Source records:
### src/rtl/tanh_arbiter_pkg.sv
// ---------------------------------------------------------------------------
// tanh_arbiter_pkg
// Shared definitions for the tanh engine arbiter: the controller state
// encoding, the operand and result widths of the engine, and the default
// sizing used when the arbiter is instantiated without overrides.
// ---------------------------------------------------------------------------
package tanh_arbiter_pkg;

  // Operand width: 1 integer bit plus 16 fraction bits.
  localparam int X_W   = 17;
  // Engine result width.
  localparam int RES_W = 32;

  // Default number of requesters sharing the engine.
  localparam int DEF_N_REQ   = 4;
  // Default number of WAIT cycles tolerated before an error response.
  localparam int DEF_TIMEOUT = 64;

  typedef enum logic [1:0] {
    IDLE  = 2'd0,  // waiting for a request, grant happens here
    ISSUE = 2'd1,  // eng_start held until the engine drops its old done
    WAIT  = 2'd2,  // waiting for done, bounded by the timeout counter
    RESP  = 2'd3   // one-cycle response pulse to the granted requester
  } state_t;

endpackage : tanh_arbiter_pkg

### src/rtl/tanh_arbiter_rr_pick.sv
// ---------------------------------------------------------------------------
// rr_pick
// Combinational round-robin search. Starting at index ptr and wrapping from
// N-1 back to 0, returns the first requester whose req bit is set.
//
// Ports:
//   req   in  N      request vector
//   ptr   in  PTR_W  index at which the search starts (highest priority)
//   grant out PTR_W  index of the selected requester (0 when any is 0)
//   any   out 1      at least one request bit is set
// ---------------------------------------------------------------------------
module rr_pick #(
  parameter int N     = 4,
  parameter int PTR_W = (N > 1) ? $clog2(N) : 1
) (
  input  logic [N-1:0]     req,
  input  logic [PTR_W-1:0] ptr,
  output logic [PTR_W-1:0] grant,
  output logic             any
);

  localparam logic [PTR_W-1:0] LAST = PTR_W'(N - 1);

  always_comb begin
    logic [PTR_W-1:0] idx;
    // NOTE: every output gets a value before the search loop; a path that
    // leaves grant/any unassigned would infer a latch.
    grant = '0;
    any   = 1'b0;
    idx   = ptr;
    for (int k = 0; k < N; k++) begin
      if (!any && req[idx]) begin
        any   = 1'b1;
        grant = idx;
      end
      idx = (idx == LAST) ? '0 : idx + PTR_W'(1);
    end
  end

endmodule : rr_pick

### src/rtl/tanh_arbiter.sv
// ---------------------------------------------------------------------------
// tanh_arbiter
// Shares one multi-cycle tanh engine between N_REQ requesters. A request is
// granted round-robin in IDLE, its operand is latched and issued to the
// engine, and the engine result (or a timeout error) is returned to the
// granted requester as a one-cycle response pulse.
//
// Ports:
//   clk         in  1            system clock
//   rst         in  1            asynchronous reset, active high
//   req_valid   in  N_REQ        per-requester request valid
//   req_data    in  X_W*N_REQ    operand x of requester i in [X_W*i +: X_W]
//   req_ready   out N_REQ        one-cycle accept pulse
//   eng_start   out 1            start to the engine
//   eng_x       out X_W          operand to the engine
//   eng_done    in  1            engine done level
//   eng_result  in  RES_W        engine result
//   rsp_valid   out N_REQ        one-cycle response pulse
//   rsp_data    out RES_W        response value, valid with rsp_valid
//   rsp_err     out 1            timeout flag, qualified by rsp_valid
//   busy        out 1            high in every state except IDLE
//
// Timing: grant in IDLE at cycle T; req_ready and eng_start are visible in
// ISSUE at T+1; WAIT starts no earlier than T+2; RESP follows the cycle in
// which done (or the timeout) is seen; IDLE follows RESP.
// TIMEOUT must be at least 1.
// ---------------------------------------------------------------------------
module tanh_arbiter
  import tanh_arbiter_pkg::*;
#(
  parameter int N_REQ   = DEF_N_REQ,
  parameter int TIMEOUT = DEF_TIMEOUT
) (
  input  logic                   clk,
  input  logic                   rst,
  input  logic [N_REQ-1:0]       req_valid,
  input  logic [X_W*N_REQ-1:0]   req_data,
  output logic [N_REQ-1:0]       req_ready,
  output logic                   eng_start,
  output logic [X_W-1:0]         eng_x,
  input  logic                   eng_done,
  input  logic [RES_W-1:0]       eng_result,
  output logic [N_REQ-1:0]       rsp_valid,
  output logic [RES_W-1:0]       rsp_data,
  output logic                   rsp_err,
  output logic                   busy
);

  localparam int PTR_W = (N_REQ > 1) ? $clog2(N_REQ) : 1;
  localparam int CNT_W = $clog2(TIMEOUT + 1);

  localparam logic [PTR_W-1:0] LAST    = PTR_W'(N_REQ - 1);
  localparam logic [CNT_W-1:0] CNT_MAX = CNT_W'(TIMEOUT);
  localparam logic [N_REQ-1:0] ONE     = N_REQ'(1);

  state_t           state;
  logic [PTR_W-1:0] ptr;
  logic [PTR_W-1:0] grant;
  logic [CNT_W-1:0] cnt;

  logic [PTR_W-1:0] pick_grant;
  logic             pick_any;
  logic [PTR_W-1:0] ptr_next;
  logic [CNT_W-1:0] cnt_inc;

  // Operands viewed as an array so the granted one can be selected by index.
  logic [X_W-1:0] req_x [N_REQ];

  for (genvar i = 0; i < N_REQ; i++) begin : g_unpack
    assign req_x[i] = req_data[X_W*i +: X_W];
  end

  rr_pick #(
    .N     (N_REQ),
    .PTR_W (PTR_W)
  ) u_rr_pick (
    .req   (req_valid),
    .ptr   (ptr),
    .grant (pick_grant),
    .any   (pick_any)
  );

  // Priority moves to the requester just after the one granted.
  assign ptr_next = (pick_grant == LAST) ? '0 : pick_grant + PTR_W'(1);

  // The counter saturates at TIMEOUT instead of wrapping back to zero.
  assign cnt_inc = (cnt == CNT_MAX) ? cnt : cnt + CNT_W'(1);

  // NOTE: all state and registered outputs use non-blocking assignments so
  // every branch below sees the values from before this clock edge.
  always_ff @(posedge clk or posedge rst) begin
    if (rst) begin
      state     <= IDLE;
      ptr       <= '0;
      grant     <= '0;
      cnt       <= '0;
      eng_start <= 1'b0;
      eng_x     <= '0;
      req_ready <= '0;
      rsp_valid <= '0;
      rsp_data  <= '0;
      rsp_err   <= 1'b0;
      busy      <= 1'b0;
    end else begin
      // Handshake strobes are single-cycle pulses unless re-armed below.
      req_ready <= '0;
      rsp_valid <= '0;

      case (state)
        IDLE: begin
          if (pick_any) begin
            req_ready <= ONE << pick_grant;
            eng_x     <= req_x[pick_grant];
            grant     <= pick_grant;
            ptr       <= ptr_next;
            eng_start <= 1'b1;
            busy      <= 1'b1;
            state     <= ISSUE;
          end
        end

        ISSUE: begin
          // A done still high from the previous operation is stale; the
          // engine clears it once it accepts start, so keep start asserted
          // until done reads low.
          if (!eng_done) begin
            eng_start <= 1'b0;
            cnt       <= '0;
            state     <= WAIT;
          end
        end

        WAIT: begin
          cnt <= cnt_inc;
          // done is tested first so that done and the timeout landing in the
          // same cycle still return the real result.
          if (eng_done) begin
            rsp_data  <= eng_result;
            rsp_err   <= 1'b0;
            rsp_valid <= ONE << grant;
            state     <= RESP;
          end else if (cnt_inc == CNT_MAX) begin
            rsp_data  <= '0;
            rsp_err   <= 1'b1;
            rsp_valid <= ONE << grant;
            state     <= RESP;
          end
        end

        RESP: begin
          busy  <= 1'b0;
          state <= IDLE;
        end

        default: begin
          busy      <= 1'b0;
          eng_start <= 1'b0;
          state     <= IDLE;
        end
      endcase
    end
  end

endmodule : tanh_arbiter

--

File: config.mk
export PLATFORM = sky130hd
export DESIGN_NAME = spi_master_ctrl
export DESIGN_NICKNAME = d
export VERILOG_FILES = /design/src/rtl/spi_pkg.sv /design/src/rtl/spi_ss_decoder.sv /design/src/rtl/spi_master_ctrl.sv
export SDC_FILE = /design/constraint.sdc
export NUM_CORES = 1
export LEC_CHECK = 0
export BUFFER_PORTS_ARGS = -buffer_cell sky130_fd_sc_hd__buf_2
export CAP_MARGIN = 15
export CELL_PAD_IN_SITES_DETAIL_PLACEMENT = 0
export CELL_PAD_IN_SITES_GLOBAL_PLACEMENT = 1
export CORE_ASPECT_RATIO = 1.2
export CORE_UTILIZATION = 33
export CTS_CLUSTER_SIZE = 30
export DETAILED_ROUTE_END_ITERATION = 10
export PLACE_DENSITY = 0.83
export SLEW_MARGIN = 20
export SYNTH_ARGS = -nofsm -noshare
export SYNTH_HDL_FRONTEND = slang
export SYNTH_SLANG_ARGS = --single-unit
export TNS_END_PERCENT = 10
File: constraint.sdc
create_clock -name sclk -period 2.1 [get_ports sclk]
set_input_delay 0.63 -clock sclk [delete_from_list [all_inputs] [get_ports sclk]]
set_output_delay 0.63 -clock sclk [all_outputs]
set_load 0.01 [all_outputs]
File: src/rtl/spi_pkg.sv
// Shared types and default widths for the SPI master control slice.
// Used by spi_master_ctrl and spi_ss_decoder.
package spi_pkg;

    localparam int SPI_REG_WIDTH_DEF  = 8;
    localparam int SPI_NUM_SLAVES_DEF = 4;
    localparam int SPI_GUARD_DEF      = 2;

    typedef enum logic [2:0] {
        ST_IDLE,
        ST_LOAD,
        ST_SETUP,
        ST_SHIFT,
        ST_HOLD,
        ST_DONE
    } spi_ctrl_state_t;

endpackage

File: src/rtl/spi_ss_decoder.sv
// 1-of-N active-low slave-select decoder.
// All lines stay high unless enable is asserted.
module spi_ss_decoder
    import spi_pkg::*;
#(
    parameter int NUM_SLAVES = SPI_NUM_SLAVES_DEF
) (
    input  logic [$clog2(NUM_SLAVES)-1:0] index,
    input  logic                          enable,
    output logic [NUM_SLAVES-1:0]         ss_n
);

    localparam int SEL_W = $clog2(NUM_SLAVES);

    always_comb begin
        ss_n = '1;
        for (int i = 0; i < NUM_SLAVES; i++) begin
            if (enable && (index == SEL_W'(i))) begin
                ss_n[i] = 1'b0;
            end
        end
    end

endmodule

◆ How to complete this task: The required output is the stretch of entries above from the line containing "### src/rtl/tanh_arbiter_pkg.sv" through the line containing "request bit is set", reproduced exactly.

◆ Result:
### src/rtl/tanh_arbiter_pkg.sv
// ---------------------------------------------------------------------------
// tanh_arbiter_pkg
// Shared definitions for the tanh engine arbiter: the controller state
// encoding, the operand and result widths of the engine, and the default
// sizing used when the arbiter is instantiated without overrides.
// ---------------------------------------------------------------------------
package tanh_arbiter_pkg;

  // Operand width: 1 integer bit plus 16 fraction bits.
  localparam int X_W   = 17;
  // Engine result width.
  localparam int RES_W = 32;

  // Default number of requesters sharing the engine.
  localparam int DEF_N_REQ   = 4;
  // Default number of WAIT cycles tolerated before an error response.
  localparam int DEF_TIMEOUT = 64;

  typedef enum logic [1:0] {
    IDLE  = 2'd0,  // waiting for a request, grant happens here
    ISSUE = 2'd1,  // eng_start held until the engine drops its old done
    WAIT  = 2'd2,  // waiting for done, bounded by the timeout counter
    RESP  = 2'd3   // one-cycle response pulse to the granted requester
  } state_t;

endpackage : tanh_arbiter_pkg

### src/rtl/tanh_arbiter_rr_pick.sv
// ---------------------------------------------------------------------------
// rr_pick
// Combinational round-robin search. Starting at index ptr and wrapping from
// N-1 back to 0, returns the first requester whose req bit is set.
//
// Ports:
//   req   in  N      request vector
//   ptr   in  PTR_W  index at which the search starts (highest priority)
//   grant out PTR_W  index of the selected requester (0 when any is 0)
//   any   out 1      at least one request bit is set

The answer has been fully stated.